「今ほど馬鹿・・・甥御さんがおっしゃったのは何の信憑性もない単なる被害妄想な嫉妬ゆえの言葉ですのでお気になさらず」
「あ、はい・・・」
「おい、夫を馬鹿呼ばわりかよ?」
「芹さんにもおめでとうございます。とお伝えください」
「ありがとう、千麻ちゃん」
「無視かよ・・・」
「ああ、それと・・・婚姻届を提出の際は離婚届を貰ってきていただけないでしょうか?」
「えっ?」
「もし可能であるなら雛華さん代筆で彼の名前とはんこ記入の済みのそれで。あとは私がさりげなく秘密裏に提出しますので」
「・・・・・」
「おい、さすがの雛華も黙ったよ千麻ちゃん」
暗に離婚の片棒を担がせるような誘いになったことに若干の反省。
まぁ、冗談であったのに私が言うとそれに聞こえなかったらしく、あの雛華さんが苦笑いで不動になった。
と、思いきや・・・。
「うん、見習いたい」
「はっ?」
「何が?」
何故か数回頷いた雛華さんがクスリと笑うと衝撃の一言。
「もう、仲良くて当てられそう」
絶句。
何をどう解釈してそう判断したのか。
唖然として口を開いたまま固まっていれば、そこは私より雛華さんに慣れている彼がくすくすと笑う。
そして持っていた婚姻届を綺麗に元の折り目でたたんでいくと雛華さんのスーツのポケットに静かに忍ばせ、直後にネクタイグイッと掴み引き寄せるとニッと笑い声を響かせた。
「おめでとう雛華。芹ちゃんと幸せになって早く可愛い【いとこ】見せてよね」
グイッと引き寄せ至近距離による色味の違うグリーンアイ。
その両者を横から捉えて無言になる。
この時ばかりは空気のように存在を消して。
「・・・・ありがとう・・茜。・・・・どうしても、俺も芹ちゃんも茜にサインして欲しかったんだ」
「そんなの何十枚でも書いてやる」
「その回数分離婚しろとでも?」
「ははっ、しないだろ?」
「まぁ・・・・茜ちゃんみたく【離婚!】と現実で突きつけられてない?」
苦笑いでちらりとこちらに移った雛華さんの視線にわずかに気まずくなって眉根を寄せると。

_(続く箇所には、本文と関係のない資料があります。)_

==> src/rtl/bcd_display_pkg.sv <==
// bcd_display_pkg: FSM states, segment patterns and nibble-count helper for the BCD display driver
package bcd_display_pkg;
  typedef enum logic [1:0] {S_IDLE, S_CONV, S_LOAD} state_t;
  localparam logic [6:0] SEG_BLANK = 7'b1111111;
  localparam logic [6:0] SEG_DASH = 7'b1111110;
  localparam logic [15:0][6:0] SEG_TABLE = {
    7'b0111000, 7'b0110000, 7'b1000010, 7'b0110001,
    7'b1100000, 7'b0001000, 7'b0000100, 7'b0000000,
    7'b0001111, 7'b0100000, 7'b0100100, 7'b1001100,
    7'b0000110, 7'b0010010, 7'b1001111, 7'b0000001
  };
  function automatic int nibble_count(input int width);
    return (width * 30103 + 99999) / 100000;
  endfunction
endpackage

==> src/rtl/seg7_decode.sv <==
// seg7_decode: digit/blank/dash to active-low a..g pattern (i_digit, i_hex, i_blank, i_dash -> o_seg)
module seg7_decode
  import bcd_display_pkg::*;
(
  input  logic [3:0] i_digit,
  input  logic       i_hex,
  input  logic       i_blank,
  input  logic       i_dash,
  output logic [6:0] o_seg
);
  always_comb o_seg = i_dash ? SEG_DASH :
                      (i_blank || (!i_hex && i_digit > 4'd9)) ? SEG_BLANK : SEG_TABLE[i_digit];
endmodule

==> src/rtl/bcd_display_driver.sv <==
// bcd_display_driver: binary to decimal (shift-add-3) or hex seven-segment driver (i_clock, i_reset, i_start, i_valor, i_hex_mode -> o_busy, o_done, o_overflow, o_hex)
module bcd_display_driver
  import bcd_display_pkg::*;
#(
  parameter int WIDTH         = 16,
  parameter int DIGITS        = 5,
  parameter int BLANK_LEADING = 1
) (
  input  logic                  i_clock,
  input  logic                  i_reset,
  input  logic                  i_start,
  input  logic [WIDTH-1:0]      i_valor,
  input  logic                  i_hex_mode,
  output logic                  o_busy,
  output logic                  o_done,
  output logic                  o_overflow,
  output logic [7*DIGITS-1:0]   o_hex
);
  localparam int NB = nibble_count(WIDTH);
  localparam int HB = (WIDTH + 3) / 4;
  localparam int NM = NB > HB ? NB : HB;
  localparam int NT = NM > DIGITS ? NM : DIGITS;
  localparam int LW = 4 * NT;
  localparam int CW = $clog2(WIDTH + 1);
  state_t r_state, w_next;
  logic [WIDTH-1:0] r_shift;
  logic [4*NB-1:0] r_bcd, w_adj;
  logic r_hex_mode, r_done, r_overflow;
  logic [CW-1:0] r_cnt;
  logic [7*DIGITS-1:0] r_hex, w_seg;
  logic [LW-1:0] w_val;
  logic [DIGITS-1:0] w_blank;
  logic w_ovf, w_last;
  always_comb begin
    w_adj = r_bcd;
    for (int n = 0; n < NB; n++)
      w_adj[4*n+:4] = r_bcd[4*n+:4] >= 4'd5 ? r_bcd[4*n+:4] + 4'd3 : r_bcd[4*n+:4];
  end
  assign w_last = r_cnt == CW'(1);
  always_comb begin
    w_next = S_IDLE;
    w_next = r_state == S_IDLE ? (i_start ? (i_hex_mode ? S_LOAD : S_CONV) : S_IDLE) :
             r_state == S_CONV ? (w_last ? S_LOAD : S_CONV) : S_IDLE;
  end
  // In hex mode the shift register still holds the captured value untouched.
  assign w_val = r_hex_mode ? LW'(r_shift) : LW'(r_bcd);
  assign w_ovf = |(w_val >> (4 * DIGITS));
  for (genvar k = 0; k < DIGITS; k++) begin : g_dig
    // A digit is leading if it and every digit above it are zero; digit 0 always shows.
    assign w_blank[k] = BLANK_LEADING != 0 && k != 0 && w_val[LW-1:4*k] == '0;
    seg7_decode u_dec (
      .i_digit(w_val[4*k+:4]),
      .i_hex  (r_hex_mode),
      .i_blank(w_blank[k]),
      .i_dash (w_ovf),
      .o_seg  (w_seg[7*k+:7])
    );
  end
  always_ff @(posedge i_clock) begin
    if (i_reset) begin
      r_state    <= S_IDLE;
      r_done     <= 1'b0;
      r_overflow <= 1'b0;
      r_hex      <= '1;
    end else begin
      r_state <= w_next;
      r_done  <= r_state == S_LOAD;
      if (r_state == S_LOAD) begin
        r_hex      <= w_seg;
        r_overflow <= w_ovf;
      end
    end
  end
  always_ff @(posedge i_clock) begin
    if (r_state == S_IDLE && i_start) begin
      r_shift    <= i_valor;
      r_hex_mode <= i_hex_mode;
      r_bcd      <= '0;
      r_cnt      <= CW'(WIDTH);
    end else if (r_state == S_CONV) begin
      r_bcd   <= {w_adj[4*NB-2:0], r_shift[WIDTH-1]};
      r_shift <= r_shift << 1;
      r_cnt   <= r_cnt - CW'(1);
    end
  end
  assign o_busy     = r_state != S_IDLE;
  assign o_done     = r_done;
  assign o_overflow = r_overflow;
  assign o_hex      = r_hex;
endmodule

==> config.mk <==
export PLATFORM = sky130hd
export DESIGN_NAME = bcd_display_driver
export DESIGN_NICKNAME = d
export VERILOG_FILES = /design/src/rtl/bcd_display_pkg.sv /design/src/rtl/seg7_decode.sv /design/src/rtl/bcd_display_driver.sv
export SDC_FILE = /design/constraint.sdc
export NUM_CORES = 1
export LEC_CHECK = 0
export CAP_MARGIN = 15
export CORE_ASPECT_RATIO = 1.4
export CORE_MARGIN = 3
export CORE_UTILIZATION = 24
export DETAILED_ROUTE_END_ITERATION = 10
export PLACE_DENSITY = 0.38
export SETUP_SLACK_MARGIN = 0.2
export SYNTH_ARGS = -nofsm -noshare
export SYNTH_HDL_FRONTEND = slang
export SYNTH_SLANG_ARGS = --single-unit
==> constraint.sdc <==
create_clock -name i_clock -period 2.8 [get_ports i_clock]
set_input_delay 0.42 -clock i_clock [delete_from_list [all_inputs] [get_ports i_clock]]
set_output_delay 0.42 -clock i_clock [all_outputs]
set_load 0.005 [all_outputs]
==> results of run 1 <==
==> through the flow <==
| stage | hold WS (ns) | cell area [um2] | setup WS, ns | cells |
|---|---|---|---|---|
| 6_report | 0.485 | 6410 | 0.430 | 900 |
| 5_1_grt | 0.506 | 6410 | 0.256 | 900 |
| 4_1_cts | 0.489 | 6410 | 0.405 | 900 |
| 3_5_place_dp | 0.479 | 6070 | 0.355 | 884 |
| 3_3_place_gp | 0.477 | 6070 | 0.411 | 884 |
| 2_1_floorplan | 0.461 | 5150 | 0.361 | 579 |
==> cell type report <==
cell class	count	area, um2	share of cell area, %
multi-input cells	432	3080	48.1
repair buffers	82	768	12.0
flip-flops and latches	80	1770	27.6
clock inverters	6	115	1.79
inverters	34	128	1.99
clock buffers	10	229	3.57
well taps	256	320	4.99
==> cell usage in the layout, fill, tap and decap left out, types with 6 or more instances in the layout <==
cell type / count
clkbuf_16: 9
a22oi_1: 6
o21ai_0: 30
a31oi_1: 9
xnor2_1: 6
dfxtp_1: 63
o21bai_1: 10
nand3_1: 23
mux2i_1: 23
nand2b_1: 10
edfxtp_1: 17
inv_1: 32
nor3b_1: 6
ha_1: 46
mux2_2: 14
nand2_1: 72
nor2_1: 37
clkdlybuf4s50_1: 56
a21oi_1: 29
o22a_1: 14
nor2b_1: 10
buf_4: 25
==> report_power, final <==
group	total, mW	internal [mW]	switching [mW]	leakage, nW
clock network	1.40	0.879	0.519	0.164
registers	1.35	1.27	0.0798	0.680
logic	0.674	0.314	0.359	1.77
==> kinds of logic (layout without fill, tap and decap cells) <==
| logic type | Yosys count | after routing |
|---|---|---|
| other | 1 | 1 |
| buffers and inverters | 67 | 132 |
| flip-flops | 80 | 80 |
| multiplexers | 46 | 46 |
| AND/OR/NAND/NOR | 180 | 180 |
| adder cells (fa/ha/maj) | 46 | 46 |
| XOR/XNOR | 11 | 11 |
| AO/OA/AOI/OAI | 148 | 148 |
==> worst min-delay path: stages (launching register included) <==
cell and delay (ns):
dfxtp_1 0.31, nor2_1 0.09, a31oi_1 0.04
==> layer usage <==
metal / part of all wire, % / track usage [%] / vias to the layer above / wire, um
met4: 2.9 / 6.15 / 0 / 427
met1: 40 / 13.7 / 2095 / 5860
met3: 2.2 / 1.61 / 19 / 323
li1: - / - / 2176 / -
met5: 0 / 0 / - / 0
met2: 54 / 24.1 / 60 / 7870
==> worst paths after layout <==
| check | cells past startpoint | start | slack (ns) | endpoint |
|---|---|---|---|---|
| worst min register to register | 2 | o_hex[27] | 0.48 | o_hex[27] |
| worst min-delay path | 2 | o_hex[27] | 0.48 | o_hex[27] |
| worst max-delay path | 8 | r_hex_mode | 0.43 | o_hex[34] |
| worst max register to register | 8 | r_hex_mode | 0.43 | o_hex[34] |
==> registers in the layout, indices dropped and copies added (netlist names) <==
name / count
r_bcd: 20
o_done: 1
r_shift: 16
o_hex: 35
r_state: 2
r_cnt: 5
r_hex_mode: 1
==> impl_metrics.ini, run 1 <==
[run_status]
status = finished clean

[place]
dp_hpwl_um = 11000
portBuffers = 56
gp_congestion = 0.826

[drt]
wl_um = 14500
first_iter_violations = 213
firstDrtPassIters = 4
vias_per_cell = 4.83
post_drt_wl_per_cell_um = 16.1
vias = 4350
detail-route-antenna-nets = 0
drc = 0

[synthesis]
netlist_top_cells_area = dfxtp_1 (24%), ha_1 (11%), edfxtp_1 (9.9%)
post-synth-top-area-cell = dfxtp_1
ys_async_sr_fraction_pct = 0
avgSynthCellArea_um2 = 8.89
synthMuxAreaShare_pct = 10.4
seq_area_frac_synth_pct = 34.4
syn_area_um2 = 5150
synth_seq_cells = 80
synth_fp_nets = 645
synthDistinctLibCells = 68
synthCells = 579
synth-edff-count = 17
synth_top_family_by_area = compound AO/OA/AOI/OAI gates
yosys-top-cells-count = nand2_1 (72), dfxtp_1 (63), ha_1 (46)
yosysMostFrequentCell = nand2_1
synth_xor_area_share_pct = 1.87
synth_top_area_share_pct = 24.5
synth-simple-area-share_pct = 16.4
synth_compound_area_share_pct = 20.0
synthAdderAreaFrac_pct = 11.2
yosysWarnings = 0
synth_top_flop_cell = dfxtp_1

[clock_tree]
root_buffer = clkbuf_16
numCtsBuffers = 9
insertion_delay_ns = 0.35
cts_tree = done
cts_sinks = 80
clkTransAtPathRegs_ns = 0.07
clockBufferDepth = 2
hold_buffers = 0
post_cts_resize_count = 0
htree_levels = 3
cts_setup_buffers = 0

[global_route]
grt-ovfl-total = 0
grt_usage_pct = 12.7
grt_max_degree = 31
grt_first_pass_wirelength_um = 23200
antenna_found_initial = 0
first_global_vias = 4463

[hold_path]
hp-class = reg2reg

[die]
start_util_pct = 24.8
io_pins = 58
core_um2 = 20800
die_h_um = 179
rows = 62
die_area_um2 = 23300
die_x_um = 130

[finish]
drive_above_1_share_pct = 11.2
n_antenna_cell = 0
layout-area-overhead-vs-synth_pct = 24.6
utilization_pct = 30.9
layout.nets = 705
fillerInstances = 2200

[critical_path]
startpoint_type = register
crit_path_frequent_cell = nand2_1
arrival_ns = 2.61
path_buf_inv = 2
path_max_fanout = 9
crit_type = reg2reg
required_ns = 3.04
slowest_stage = edfxtp_1
crit_family = compound AO/OA/AOI/OAI gates
cp-end-kind = register
max_stage_delay_ns = 0.45
crit_chain = inv_2 > nand2_1 > inv_1 > ha_1 > o21bai_1 > a22oi_1 > nand2_1 > o32a_1

[power_and_ir_drop]
fin_total_pwr_mw = 3.42
p_per_area_nw_per_um2 = 533
p_leak_nw = 2.62
peakVddDrop_uv = 251

[timing]
setup_viol = 0
fmax_ghz = 0.422
max-slew-margin-rel_pct = 67.0
finalCritPeriodShare_pct = 84.7
hold_viol = 0
finalMaxSlewViolations = 0
tns_ns = 0
worst_slew_pin_slew_ns = 0.485
skew_ns = 0.00614
fin_crit_ns = 2.37
rsz0062_at_grt = no

[job]
drv_cap = 0
No activity file was read; power rests on OpenSTA's default activity.
==> inputs of run 2 (changes only) <==
PLACE_DENSITY = 0.39   (was 0.38)
clock period = 1.9 ns   (was 2.8 ns; I/O delays follow)
==> run 2 against run 1 <==
Effect of this change:
- final area increased by 24%
- the run now ends with negative setup slack left
- clock skew increased by 0.0017 ns
- total power increased by 63%
- critical path type unchanged
- sequential power increased by 46%
- sequential cell count unchanged
- clock power increased by 47%
- combinational power increased by 130%
- critical path depth decreased by 1
==> impl_metrics.ini, run 2 (synthesis results as in run 1) <==
[global_route]
gr-usage-met1_pct = 16.1
grt_first_pass_wirelength_um = 25400
grt_busiest_layer = met2
grt_use_met3_pct = 2.03
use_met2_pct = 25.4
first_global_vias = 4996
grt_usage_pct = 13.7
antenna_found_initial = 0
grt_max_degree = 26
grt-ovfl-total = 0

[finish]
layout-area-overhead-vs-synth_pct = 55.0
final_cell_mix = buf_4 (89), nand2_1 (68), dfxtp_1 (59)
drive_above_1_share_pct = 35.6
layout.nets = 803
utilization_pct = 38.4
fillerInstances = 2093
largest_reg_flops = 35
mostFrequentLayoutCell = buf_4
n_antenna_cell = 0

[power_and_ir_drop]
fin_total_pwr_mw = 5.56
p_sw_share_pct = 28.4
peakVddDrop_uv = 373
power_frac_clock_pct = 37.1
switching_power_mw = 1.58
pwr-share-comb_pct = 27.5
seqPwrFrac_pct = 35.4
internal_power_mw = 3.99
p_leak_nw = 3.19
p_per_area_nw_per_um2 = 697

[critical_path]
startpoint_type = register
path_max_fanout = 6
crit_type = reg2reg
cp-end-kind = register
arrival_ns = 2.23
required_ns = 2.13

[clock_tree]
root_buffer = clkbuf_16
clockBufferDepth = 2
clkTransAtPathRegs_ns = 0.06
htree_levels = 3
insertion_delay_ns = 0.34
numCtsBuffers = 9
cts_sinks = 80
cts_tree = done

[job]
drv_cap = 0

[run_status]
status = finished, violations left
violations = negative setup slack

[die]
die_area_um2 = 23300
die_h_um = 179
rows = 62
core_um2 = 20800
io_pins = 58
die_x_um = 130
start_util_pct = 24.8

[drt]
detail-route-antenna-nets = 0
vias_per_cell = 4.72
drc = 0
post_drt_wl_per_cell_um = 15.5
wl_um = 15500
firstDrtPassIters = 5
vias = 4710
first_iter_violations = 213

[timing]
fmax_ghz = 0.499
rsz0062_at_grt = yes
fin_crit_ns = 2.00
finalCritPeriodShare_pct = 105
skew_ns = 0.00786
hold_viol = 0
setup_viol = 23
finalMaxSlewViolations = 0
worst_slack_ns = -0.103

[place]
gp_congestion = 0.804
dp_hpwl_um = 11600
portBuffers = 56

[hold_path]
hp-class = reg2reg
## run 2: changes by cell type in the layout (fill, tap and decap cells not counted), moves of 7 or more
cell     previous run  this run
a21oi_1            29        15
a21oi_2             0        14
buf_4              25        89
buf_6               0        31
ha_1               46        21
ha_4                0        19
inv_1              32        21
inv_2               2         9
mux2i_1            23        12
mux2i_4             2        10
o21ai_0            30        23
## run 2: worst max-delay path, stage by stage (launching register included)
cell      delay, ns
edfxtp_1       0.43
buf_6          0.20
mux2i_4        0.34
ha_2           0.25
o21bai_2       0.08
a21oi_2        0.18
o31ai_4        0.12
o32a_1         0.29
## run 2: timing repair
item / 4_1_cts / 5_1_grt
pin swaps: 49 / 30
endpoints found under the setup margin: 37 / 41
buffers inserted: 20 / 7
gates resized for setup: 118 / 30
hold buffers: 0 / 0
## run 2: power groups by stage
stage | clock network (mW) | registers [mW] | logic (mW)
final | 2.06 | 1.97 | 1.53
after global routing | 2.18 | 1.99 | 1.68
after CTS | 2.13 | 1.97 | 1.48
after detailed placement | 0 | 2.01 | 1.26
after global placement | 0 | 2.00 | 1.25
after floorplan | 0 | 1.99 | 0.730
## run 2: final timing paths
| check | startpoint | end | slack (ns) | cells after the start |
|---|---|---|---|---|
| worst min register to register | o_hex[32] | o_hex[32] | 0.48 | 1 |
| worst max-delay path | r_hex_mode | o_hex[10] | -0.10 | 7 |
| worst min-delay path | o_hex[32] | o_hex[32] | 0.48 | 1 |
| worst max register to register | r_hex_mode | o_hex[10] | -0.10 | 7 |
## run 2: final cells by class
| class | count | area [um2] | area share, % |
|---|---|---|---|
| well taps | 256 | 320 | 4.01 |
| repair buffers | 180 | 1660 | 20.8 |
| multi-input cells | 432 | 3730 | 46.8 |
| inverters | 34 | 150 | 1.88 |
| clock buffers | 10 | 239 | 2.99 |
| clock inverters | 6 | 106 | 1.33 |
| flip-flops and latches | 80 | 1780 | 22.3 |
## run 2: routing by layer
| metal | share of wire [%] | vias up |
|---|---|---|
| met5 | 0 | - |
| met4 | 2.0 | 0 |
| met3 | 2.7 | 20 |
| met2 | 53 | 76 |
| met1 | 43 | 2236 |
| li1 | - | 2378 |
## run 2: through the flow
stage	hold WS (ns)	setup slack, ns	std cells	cell area [um2]	setup TNS (ns)
after detailed placement	0.472	-0.281	955	6830	-4.92
after global placement	0.459	-0.241	955	6830	-4.23
after CTS	0.489	-0.125	991	7830	-1.08
final	0.479	-0.103	998	7980	-0.607
after floorplan	0.384	-0.223	579	5370	-3.22
after global routing	0.508	-0.203	998	7980	-3.18
==> variant 1: new RTL, flow settings as in run 2 <==
Register the output `o_hex` once more, cleared by the reset; this adds one clock of latency there. The other outputs are not delayed to match.
--- a/src/rtl/bcd_display_driver.sv
+++ b/src/rtl/bcd_display_driver.sv
@@ -86,6 +86,12 @@
   assign o_busy     = r_state != S_IDLE;
   assign o_done     = r_done;
   assign o_overflow = r_overflow;
-  assign o_hex      = r_hex;
+  always_ff @(posedge i_clock) begin
+    if (i_reset) begin
+      o_hex <= '0;
+    end else begin
+      o_hex <= r_hex;
+    end
+  end
 endmodule
 
Check against the original RTL: not equivalent (a bounded check fails within 4 cycles, from zero or initial values and one cycle with i_reset high).
==> variant 1 against run 2 <==
  * Sequential power increased by 41%
  * Setup slack got worse by 76 ps
  * Global-route usage shrank 1.6 points
  * The run still ends with setup timing left
  * Design area rose by 13%
  * Power is 35% higher
  * Sequential cell count is 35 higher
  * Largest cell class unchanged
  * Combinational power shrank 4%
  * Area after synthesis grew 17%
  * Wire length grew 5.1%
==> variant 1: results (changes against run 2) <==
place:
  portBuffers: 56  # unchanged
  gp_congestion: 0.829  # was 0.804
  place_ws_ps: -226  # was -281 ps
  place_area_mm2: 0.00767  # was 0.00683 mm^2
  dp_hpwl_mm: 11.8  # was 11.6 mm
synthesis:
  synth.area.mux_share: 0.0832  # was 0.104
  ys_seq_area_frac: 0.411  # was 0.344
  yosys_warnings: 0  # unchanged
  synth_xor_area_frac: 0.0160  # was 0.0187
  synth-compound-area-share: 0.168  # was 0.200
  syn-num-nets: 704  # was 645
  synth_common_cells: "dfxtp_1 (98), nand2_1 (76), ha_1 (45), nor2b_1 (40), o21ai_0 (36)"  # was nand2_1 (72), dfxtp_1 (63), ha_1 (46), nor2_1 (37), inv_1 (32)
  synth_fa_ha_area_frac: 0.0936  # was 0.112
  post_synth_num_cell_types: 74  # was 68
  synth_area_leaders: "dfxtp_1 (33%), ha_1 (9.4%), edfxtp_1 (8.5%)"  # was dfxtp_1 (24%), ha_1 (11%), edfxtp_1 (9.9%)
  synth_ff_type: "dfxtp_1"  # unchanged
  synth_edf_count: 17  # unchanged
  synthArstFlopShare: 0  # unchanged
power:
  p_leak_uw: 0.00358  # was 0.00319 uW
  ir_drop_mv: 0.628  # was 0.373 mV
timing:
  setup_viol: 34  # was 23
  tightest_slew_ps: 673
  fin_skew_ps: 7.19  # was 7.86 ps
  setup_slack_ps: -179  # was -103 ps
  setup-tns-final_ps: -3740  # was -607 ps
outcome:
  violations: "setup timing"  # unchanged
  outcome: "complete, but fails checks"  # unchanged
global_route:
  grt_start_max_net_pins: 28  # was 26
  grt_pass1_wl_mm: 26.4  # was 25.4 mm
  antenna_found_initial: 0  # unchanged
  grt_pass1_vias: 5299  # was 4996
  grt_usage: 0.122  # was 0.137
  grt_overflow_total: 0  # unchanged
detailed_routing:
  firstDrtPassIters: 4  # was 5
  drt_iter0_markers: 222  # was 213
  avgViaCountPerCell: 4.51  # was 4.72
  drc: 0  # unchanged
  wl_mm: 16.3  # was 15.5 mm
clock_network:
  cts.path.max_buffers: 2  # unchanged
  root_buffer: "clkbuf_16"  # unchanged
  clk_pin_slew_ps: 50
  numCtsBuffers: 17  # was 9
  clk_latency_ps: 420  # was 340 ps
  htreeDepth: 4  # was 3
setup_path:
  cp_max_fo: 6  # unchanged
  cp.arrival_ps: 2390  # was 2230 ps
  crit_slowest_cell: "edfxtp_1"  # unchanged
  critPathTopFamily: "buffers and inverters"  # was compound AO/OA/AOI/OAI gates
  max_stage_delay_ps: 440
finish:
  reg.largest.list: "o_hex (35), r_hex (35), r_bcd (20)"
  nNetsFinal: 860  # was 803
  antennaDiodeCount: 0  # unchanged
  n_fill_cell: 2457  # was 2093
  final_layout_size_suffix_gt1_frac: 0.328  # was 0.356
worst_hold_path:
  min_path_type: "primary input to register"  # was register to register
-- variant 1: changes by cell type after synthesis, sizes merged, moves of 5 or more --
| cell | delta |
|---|---|
| dfxtp | +35 |
| nor2 | -5 |
| nor2b | +30 |
| o211ai | +7 |
| o21bai | -5 |
-- variant 1: logic make-up after synthesis --
group                    after synthesis
AND/OR/NAND/NOR                      210
AO/OA/AOI/OAI                        144
flip-flops                           115
buffers and inverters                 71
adder cells (fa/ha/maj)               45
multiplexers                          42
XOR/XNOR                              11
other                                  1
-- variant 1: final cells by class --
| cell class | count | area [um^2] | share of cell area |
|---|---|---|---|
| Inverter | 34 | 161 | 0.0178 |
| Clock inverter | 11 | 133 | 0.0147 |
| Timing Repair Buffer | 174 | 1630 | 0.180 |
| Clock buffer | 21 | 472 | 0.0521 |
| Sequential cell | 115 | 2480 | 0.274 |
| Multi-Input combinational cell | 453 | 3780 | 0.418 |
| Tap cell | 310 | 388 | 0.0429 |
-- variant 1: where the power goes --
part / total, uW / leakage [uW] / switching [uW] / internal [uW]
Clock: 3290 / 0.000303 / 1130 / 2150
Combinational: 1470 / 0.00230 / 698 / 771
Sequential: 2780 / 0.000979 / 120 / 2660
Total: 7540 / 0.00358 / 1950 / 5590
-- variant 1: what timing repair did --
item                       CTS  global route
gates resized for setup     60            72
gates cloned                 1             0
setup endpoints to repair   37            39
pin swaps                   30            32
buffers inserted             8            13
-- variant 1: path summary, 6_finish.rpt --
| check | from | end | slack [ps] | cells after the start |
|---|---|---|---|---|
| hold / removal | i_reset | r_state[0]$_SDFF_PP0_ | 370 | 3 |
| setup reg to reg | r_hex_mode$_DFFE_PP_ | r_hex[20]$_SDFFE_PP1P_ | -180 | 9 |
| hold reg to reg | r_hex[15]$_SDFFE_PP1P_ | o_hex[15]$_SDFF_PP0_ | 460 | 1 |
| setup / recovery | r_hex_mode$_DFFE_PP_ | r_hex[20]$_SDFFE_PP1P_ | -180 | 9 |
-- variant 1: worst register-to-register path, delay by kind of cell, from the launching register on --
family	cells	cell delay [ps]
multiplexers	1	220
adder cells (fa/ha/maj)	1	160
AO/OA/AOI/OAI	2	550
buffers and inverters	5	610
flip-flops	1	440
-- variant 1: routing by layer --
metal / vias up / global-route usage / wire length [um] / part of all wire
li1: 2548 / - / - / -
met1: 2381 / 0.134 / 6710 / 0.41
met2: 86 / 0.224 / 8740 / 0.54
met3: 24 / 0.0274 / 498 / 0.031
met4: 0 / 0.0506 / 339 / 0.021
met5: - / 0 / 0 / 0
-- variant 1: through the flow --
step	total power (uW)	std cells
after global routing	7910	1118
after floorplan	3560	639
after CTS	7580	1105
final	7540	1118
after detailed placement	4130	1064
after global placement	4110	1064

彼も追って私に視線走らせどこか意地悪気に微笑み雛華さんに反論する。
「ああ、アレは愛情表現の一環だから。言われてる間は愛されてるんだよ雛華」
なんて勝手な解釈を。
と、思えど。
もうこれ以上は堂々巡りでそれこそ埒が明かないくだらない夫婦漫才。
そう判断してこみ上げた反論をごくりと飲み込んだ。